Jackie Siegel, who was on a short trip to the Chinese capital could not resist trying out a medley of starfish, snake and sea urchin.
"The centipedes and the worms and scorpions kind of bother me a little bit. I'm trying to down the sea urchin and I don't think I can do it.
It doesn't even taste cooked. You know what that looks like? Something really dirty," she said before tasting the sea urchin dish.
A freshly fried and seasoned skewer of farmed scorpions, the centerpiece of any true street banquet, costs just 50 Yuan (7.30 U.S.
Dollars). For the more faint-hearted, you could opt for a spicy barbecued lamb kebab, a popular central Asian import from China's northwestern Xinjiang region.
For one 19-year-old tourist, the sea horse on a stick was just too tempting to ignore.
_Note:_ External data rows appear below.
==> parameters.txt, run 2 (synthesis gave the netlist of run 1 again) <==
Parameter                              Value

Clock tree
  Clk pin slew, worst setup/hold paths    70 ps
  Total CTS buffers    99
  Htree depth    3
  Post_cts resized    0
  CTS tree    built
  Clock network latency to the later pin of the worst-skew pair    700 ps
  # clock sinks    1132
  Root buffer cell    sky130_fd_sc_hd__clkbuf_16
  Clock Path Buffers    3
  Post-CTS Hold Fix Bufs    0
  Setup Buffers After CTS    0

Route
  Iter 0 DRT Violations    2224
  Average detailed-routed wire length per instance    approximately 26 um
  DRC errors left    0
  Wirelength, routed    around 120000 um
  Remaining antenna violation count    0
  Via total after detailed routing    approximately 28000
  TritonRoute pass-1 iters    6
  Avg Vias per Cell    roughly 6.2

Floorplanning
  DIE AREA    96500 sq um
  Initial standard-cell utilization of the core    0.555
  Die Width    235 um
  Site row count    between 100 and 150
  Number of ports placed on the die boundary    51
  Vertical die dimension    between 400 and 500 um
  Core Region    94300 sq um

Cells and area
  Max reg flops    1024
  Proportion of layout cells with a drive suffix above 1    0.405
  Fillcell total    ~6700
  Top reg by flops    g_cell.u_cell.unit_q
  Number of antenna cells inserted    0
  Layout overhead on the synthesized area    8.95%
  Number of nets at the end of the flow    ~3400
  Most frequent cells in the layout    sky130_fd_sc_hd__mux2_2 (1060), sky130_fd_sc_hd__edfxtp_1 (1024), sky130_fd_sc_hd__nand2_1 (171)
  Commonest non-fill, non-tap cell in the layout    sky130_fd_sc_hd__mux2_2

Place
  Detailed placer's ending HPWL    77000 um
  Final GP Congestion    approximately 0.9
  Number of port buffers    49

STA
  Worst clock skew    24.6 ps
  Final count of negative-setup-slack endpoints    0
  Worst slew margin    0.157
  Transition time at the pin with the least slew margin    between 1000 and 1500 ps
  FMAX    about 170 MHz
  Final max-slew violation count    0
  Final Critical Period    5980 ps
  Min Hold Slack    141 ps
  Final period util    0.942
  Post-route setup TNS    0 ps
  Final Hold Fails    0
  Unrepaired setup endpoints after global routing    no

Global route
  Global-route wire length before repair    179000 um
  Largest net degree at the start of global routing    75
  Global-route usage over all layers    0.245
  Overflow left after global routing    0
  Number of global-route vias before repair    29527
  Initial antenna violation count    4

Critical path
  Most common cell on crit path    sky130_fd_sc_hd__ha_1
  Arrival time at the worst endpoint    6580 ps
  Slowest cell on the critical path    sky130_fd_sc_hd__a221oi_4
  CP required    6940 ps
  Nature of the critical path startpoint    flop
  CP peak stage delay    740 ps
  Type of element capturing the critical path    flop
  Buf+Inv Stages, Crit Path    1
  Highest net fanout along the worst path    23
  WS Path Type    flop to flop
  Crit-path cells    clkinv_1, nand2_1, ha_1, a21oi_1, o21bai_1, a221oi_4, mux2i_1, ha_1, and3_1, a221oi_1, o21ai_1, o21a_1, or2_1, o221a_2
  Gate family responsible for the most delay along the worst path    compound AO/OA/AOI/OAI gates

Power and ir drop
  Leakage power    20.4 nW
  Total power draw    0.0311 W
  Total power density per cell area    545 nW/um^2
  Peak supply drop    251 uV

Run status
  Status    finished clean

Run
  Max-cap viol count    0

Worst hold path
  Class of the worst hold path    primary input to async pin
### src/hw/rtl/mxt_pkg.sv
// Shared types and constants for the maximum XOR pair trie block.
// Holds default sizes and the command/status structs between controller and datapath.
// No dependencies.
package mxt_pkg;

    localparam int VALUE_W           = 32;
    localparam int DEF_MAX_WORDS     = 64;
    localparam int DEF_WORD_BITS     = 32;

    // Commands from the controller to the datapath, at most one high per cycle.
    typedef struct packed {
        logic accept;     // capture a beat and, unless the set is full, start the insert walk
        logic ins_step;   // walk one trie level, inserting
        logic walk_init;  // restart the walk at the root for the query
        logic qry_step;   // walk one trie level, querying
        logic update;     // fold the query result into the running maximum and count the word
        logic emit;       // present the result and clear the trie
    } t_cmd;

    // Status from the datapath back to the controller.
    typedef struct packed {
        logic full;       // set already holds the maximum number of words
        logic last;       // the current beat carries the last flag
        logic ins_done;   // this insert step is the final one of its walk
        logic qry_done;   // this query step is the final one of its walk
    } t_status;

endpackage

### src/hw/rtl/mxt_ctrl.sv
// Controller for the maximum XOR pair trie: sequences insert and query walks.
// Depends on mxt_pkg (t_cmd, t_status).
module mxt_ctrl (
    input  logic             i_clk,
    input  logic             i_rst_n,
    input  logic             start,
    output logic             busy,
    output mxt_pkg::t_cmd    o_cmd,
    input  mxt_pkg::t_status i_status
);
    import mxt_pkg::*;

    typedef enum logic [2:0] {
        S_IDLE,
        S_INS,
        S_QINIT,
        S_QRY,
        S_UPD,
        S_END
    } t_state;

    t_state r_state;
    t_state n_state;
    logic   r_busy;
    logic   n_busy;

    always_comb begin
        o_cmd           = '0;
        o_cmd.accept    = (r_state == S_IDLE) && start;
        o_cmd.ins_step  = (r_state == S_INS);
        o_cmd.walk_init = (r_state == S_QINIT);
        o_cmd.qry_step  = (r_state == S_QRY);
        o_cmd.update    = (r_state == S_UPD);
        o_cmd.emit      = (r_state == S_END) && i_status.last;
    end

    always_comb begin
        n_state = r_state;
        case (r_state)
            S_IDLE: begin
                // a beat beyond capacity skips the walks
                if (start) begin
                    n_state = i_status.full ? S_END : S_INS;
                end
            end
            S_INS: begin
                if (i_status.ins_done) begin
                    n_state = S_QINIT;
                end
            end
            S_QINIT: begin
                n_state = S_QRY;
            end
            S_QRY: begin
                if (i_status.qry_done) begin
                    n_state = S_UPD;
                end
            end
            S_UPD: begin
                n_state = S_END;
            end
            S_END: begin
                n_state = S_IDLE;
            end
            default: begin
                n_state = S_IDLE;
            end
        endcase
        n_busy = (n_state != S_IDLE);
    end

    always_ff @(posedge i_clk) begin
        if (!i_rst_n) begin
            r_state <= S_IDLE;
            r_busy  <= 1'b0;
        end else begin
            r_state <= n_state;
            r_busy  <= n_busy;
        end
    end

    assign busy = r_busy;

`ifndef SYNTHESIS
    a_busy_tracks_state: assert property (@(posedge i_clk) disable iff (!i_rst_n)
        (r_state == S_IDLE) == !r_busy)
        else $error("busy out of step with controller state");

    a_full_skips_walk: assert property (@(posedge i_clk) disable iff (!i_rst_n)
        (o_cmd.accept && i_status.full) |=> (r_state == S_END))
        else $error("beat beyond capacity entered a walk");

    a_query_follows_insert: assert property (@(posedge i_clk) disable iff (!i_rst_n)
        (r_state == S_QINIT) |-> ($past(r_state) == S_INS))
        else $error("query started without an insert walk");

    a_one_cmd: assert property (@(posedge i_clk) disable iff (!i_rst_n)
        $onehot0(o_cmd))
        else $error("more than one datapath command in a cycle");
`endif

endmodule

### config.mk
export PLATFORM = sky130hd
export DESIGN_NAME = mxt_ctrl
export DESIGN_NICKNAME = d
export VERILOG_FILES = /design/src/hw/rtl/mxt_pkg.sv /design/src/hw/rtl/mxt_ctrl.sv
export SDC_FILE = /design/constraint.sdc
export NUM_CORES = 1
export LEC_CHECK = 0
export BUFFER_PORTS_ARGS = -buffer_cell sky130_fd_sc_hd__buf_2
export CORE_AREA = 2 2 39 41
export CTS_CLUSTER_SIZE = 25
export DETAILED_ROUTE_END_ITERATION = 7
export DIE_AREA = 0 0 41 43
export MAX_ROUTING_LAYER = met4
export PLACE_DENSITY = 0.45
export RECOVER_POWER = 50
export SLEW_MARGIN = 25
export SYNTH_ARGS = -nofsm -noshare
export SYNTH_HDL_FRONTEND = slang
export SYNTH_SLANG_ARGS = --single-unit
### constraint.sdc
create_clock -name i_clk -period 1.1 [get_ports i_clk]
set_clock_uncertainty 0.1 [all_clocks]
set_input_delay 0.11 -clock i_clk [delete_from_list [all_inputs] [get_ports i_clk]]
set_output_delay 0.11 -clock i_clk [all_outputs]
set_load 0.005 [all_outputs]
===== src/sv/gnss_pps_time_discipline_top_defines.svh =====
// ----------------------------------------------------------------------------
// gnss_pps_time_discipline_top_defines
// assertion macros shared by the time discipline rtl
// ----------------------------------------------------------------------------
`ifndef GNSS_PPS_TIME_DISCIPLINE_TOP_DEFINES_SVH
`define GNSS_PPS_TIME_DISCIPLINE_TOP_DEFINES_SVH

// same-cycle implication, expects clk and rst_n in scope
`define GPTD_ASSERT_IMPL(label, ante, cons) \
  label: assert property (@(posedge clk) disable iff (!rst_n) (ante) |-> (cons)) \
    else $error("gptd assertion failed");

// next-cycle implication, expects clk and rst_n in scope
`define GPTD_ASSERT_NEXT(label, ante, cons) \
  label: assert property (@(posedge clk) disable iff (!rst_n) (ante) |=> (cons)) \
    else $error("gptd assertion failed");

`endif


===== src/sv/gptd_pkg.sv =====
// ----------------------------------------------------------------------------
// gptd_pkg
// types, constants and the date conversion micro-program
// ----------------------------------------------------------------------------
package gptd_pkg;

  localparam logic [31:0] TICK_MIN_MS    = 32'd30;
  localparam logic [31:0] SECOND_MS      = 32'd1000;
  localparam logic [31:0] FIX_MAX_AGE_MS = 32'd2500;
  localparam logic [31:0] FIX_MIN_GAP_MS = 32'd400;

  localparam logic [11:0] EPOCH_YEAR     = 12'd1970;
  localparam logic [11:0] TWO_DIGIT_MAX  = 12'd99;
  localparam logic [11:0] YEARS_TO_2000  = 12'd30;
  localparam logic [11:0] EPOCH_YEAR_M1  = 12'd1969;
  localparam logic [9:0]  LEAP_BIAS      = 10'd492;
  localparam logic [7:0]  OFF_PAST_2100  = 8'd131;
  localparam logic [7:0]  OFF_PAST_2200  = 8'd231;
  localparam logic [7:0]  OFF_YEAR_2100  = 8'd130;
  localparam logic [7:0]  OFF_YEAR_2200  = 8'd230;
  localparam logic [3:0]  MONTH_FEB      = 4'd2;
  localparam logic [3:0]  MONTH_DEC      = 4'd12;

  localparam logic       SYNC_ENABLE_RST = 1'b1;
  localparam logic [9:0] NMEA_OFFSET_RST = 10'd100;
  localparam logic [7:0] SLOT_ADJUST_RST = 8'd25;

  typedef enum logic [1:0] {
    CFG_SYNC_ENABLE = 2'd0,
    CFG_NMEA_OFFSET = 2'd1,
    CFG_SLOT_ADJUST = 2'd2
  } cfg_idx_t;

  typedef enum logic [1:0] {
    EV_NONE = 2'd0,
    EV_FREE = 2'd1,
    EV_SYNC = 2'd2
  } event_t;

  typedef enum logic [4:0] {
    ST_IDLE,
    ST_GAP,
    ST_GAP_CMP,
    ST_COMMIT,
    ST_PPS_CMP,
    ST_PPS_SHIFT,
    ST_CORR,
    ST_PPS_ADD,
    ST_NMEA,
    ST_AGE_CMP,
    ST_BASE_CMP,
    ST_EDGE_CMP,
    ST_GAP_SUM,
    ST_GAP_FIX,
    ST_FREE_SUM,
    ST_FREE_CMP,
    ST_FREE_INC,
    ST_LATE_SUM,
    ST_LATE_CMP,
    ST_LATE_ADD,
    ST_ROUND_SUM,
    ST_ROUND_CMP,
    ST_DATE,
    ST_OUT
  } state_t;

  typedef struct packed {
    logic [31:0] now_ms;
    logic [31:0] fix_age_ms;
    logic        fix_valid;
    logic [31:0] pps_mark_ms;
    logic [11:0] fix_year;
    logic [3:0]  fix_month;
    logic [4:0]  fix_day;
    logic [4:0]  fix_hour;
    logic [5:0]  fix_minute;
    logic [5:0]  fix_second;
  } item_t;

  typedef struct packed {
    logic [31:0] a;
    logic [31:0] b;
    logic [4:0]  shamt;
    logic        sub;
  } alu_req_t;

  typedef struct packed {
    logic [31:0] res;
    logic        carry;
  } alu_rsp_t;

  typedef struct packed {
    logic [7:0] off;
    logic [6:0] leaps;
    logic [8:0] mdays;
  } date_terms_t;

  typedef enum logic [3:0] {
    SRC_OFF,
    SRC_LEAPS,
    SRC_MDAYS,
    SRC_DAY,
    SRC_ONE,
    SRC_DAYS,
    SRC_HOUR,
    SRC_MINUTE,
    SRC_SECOND,
    SRC_ROUND
  } src_t;

  typedef struct packed {
    src_t       src;
    logic [4:0] shamt;
    logic       sub;
    logic       save;
  } uop_t;

  localparam logic [4:0] DATE_LAST = 5'd24;

  // days = off*365 + leaps + mdays + day - 1, then
  // days*86400 + hour*3600 + minute*60 + second + round, all by shift-add
  function automatic uop_t date_uop(input logic [4:0] idx);
    uop_t u;
    case (idx)
      5'd0:    u = '{SRC_OFF,    5'd8,  1'b0, 1'b0};
      5'd1:    u = '{SRC_OFF,    5'd6,  1'b0, 1'b0};
      5'd2:    u = '{SRC_OFF,    5'd5,  1'b0, 1'b0};
      5'd3:    u = '{SRC_OFF,    5'd3,  1'b0, 1'b0};
      5'd4:    u = '{SRC_OFF,    5'd2,  1'b0, 1'b0};
      5'd5:    u = '{SRC_OFF,    5'd0,  1'b0, 1'b0};
      5'd6:    u = '{SRC_LEAPS,  5'd0,  1'b0, 1'b0};
      5'd7:    u = '{SRC_MDAYS,  5'd0,  1'b0, 1'b0};
      5'd8:    u = '{SRC_DAY,    5'd0,  1'b0, 1'b0};
      5'd9:    u = '{SRC_ONE,    5'd0,  1'b1, 1'b1};
      5'd10:   u = '{SRC_DAYS,   5'd16, 1'b0, 1'b0};
      5'd11:   u = '{SRC_DAYS,   5'd14, 1'b0, 1'b0};
      5'd12:   u = '{SRC_DAYS,   5'd12, 1'b0, 1'b0};
      5'd13:   u = '{SRC_DAYS,   5'd8,  1'b0, 1'b0};
      5'd14:   u = '{SRC_DAYS,   5'd7,  1'b0, 1'b0};
      5'd15:   u = '{SRC_HOUR,   5'd11, 1'b0, 1'b0};
      5'd16:   u = '{SRC_HOUR,   5'd10, 1'b0, 1'b0};
      5'd17:   u = '{SRC_HOUR,   5'd9,  1'b0, 1'b0};
      5'd18:   u = '{SRC_HOUR,   5'd4,  1'b0, 1'b0};
      5'd19:   u = '{SRC_MINUTE, 5'd5,  1'b0, 1'b0};
      5'd20:   u = '{SRC_MINUTE, 5'd4,  1'b0, 1'b0};
      5'd21:   u = '{SRC_MINUTE, 5'd3,  1'b0, 1'b0};
      5'd22:   u = '{SRC_MINUTE, 5'd2,  1'b0, 1'b0};
      5'd23:   u = '{SRC_SECOND, 5'd0,  1'b0, 1'b0};
      5'd24:   u = '{SRC_ROUND,  5'd0,  1'b0, 1'b0};
      default: u = '{SRC_ROUND,  5'd0,  1'b0, 1'b0};
    endcase
    return u;
  endfunction

  // days in the months before month m of a common year
  function automatic logic [8:0] cum_days(input logic [3:0] m);
    logic [8:0] d;
    case (m)
      4'd2:    d = 9'd31;
      4'd3:    d = 9'd59;
      4'd4:    d = 9'd90;
      4'd5:    d = 9'd120;
      4'd6:    d = 9'd151;
      4'd7:    d = 9'd181;
      4'd8:    d = 9'd212;
      4'd9:    d = 9'd243;
      4'd10:   d = 9'd273;
      4'd11:   d = 9'd304;
      4'd12:   d = 9'd334;
      default: d = 9'd0;
    endcase
    return d;
  endfunction

endpackage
"It's really not bad. It's definitely a different experience so I figured I'd try it. It's not bad," he said while biting the cooked tail.
The Chinese traditionally believe that certain animals or their limbs and organs have medicinal or life-enhancing properties such as a ground dear's antlers boiled as tea or snake pickled in China's popular baijiu alcohol.
Sun Hainan, a young food vendor from Anhui province, explained the benefits of the various creatures on offer at his stall.
"The seahorses are good for men's kidneys and their virility, those (crustacea) are for the girls to improve their skin and looks, and these (lizards) ones are for both the boys and the girls, they boost your virility," he said.
These unusual dishes are more popular in South China than the North.
The Beijing Olympics opens on August 8 and China is expecting between 400,000 and 500,000 foreign tourists for the event.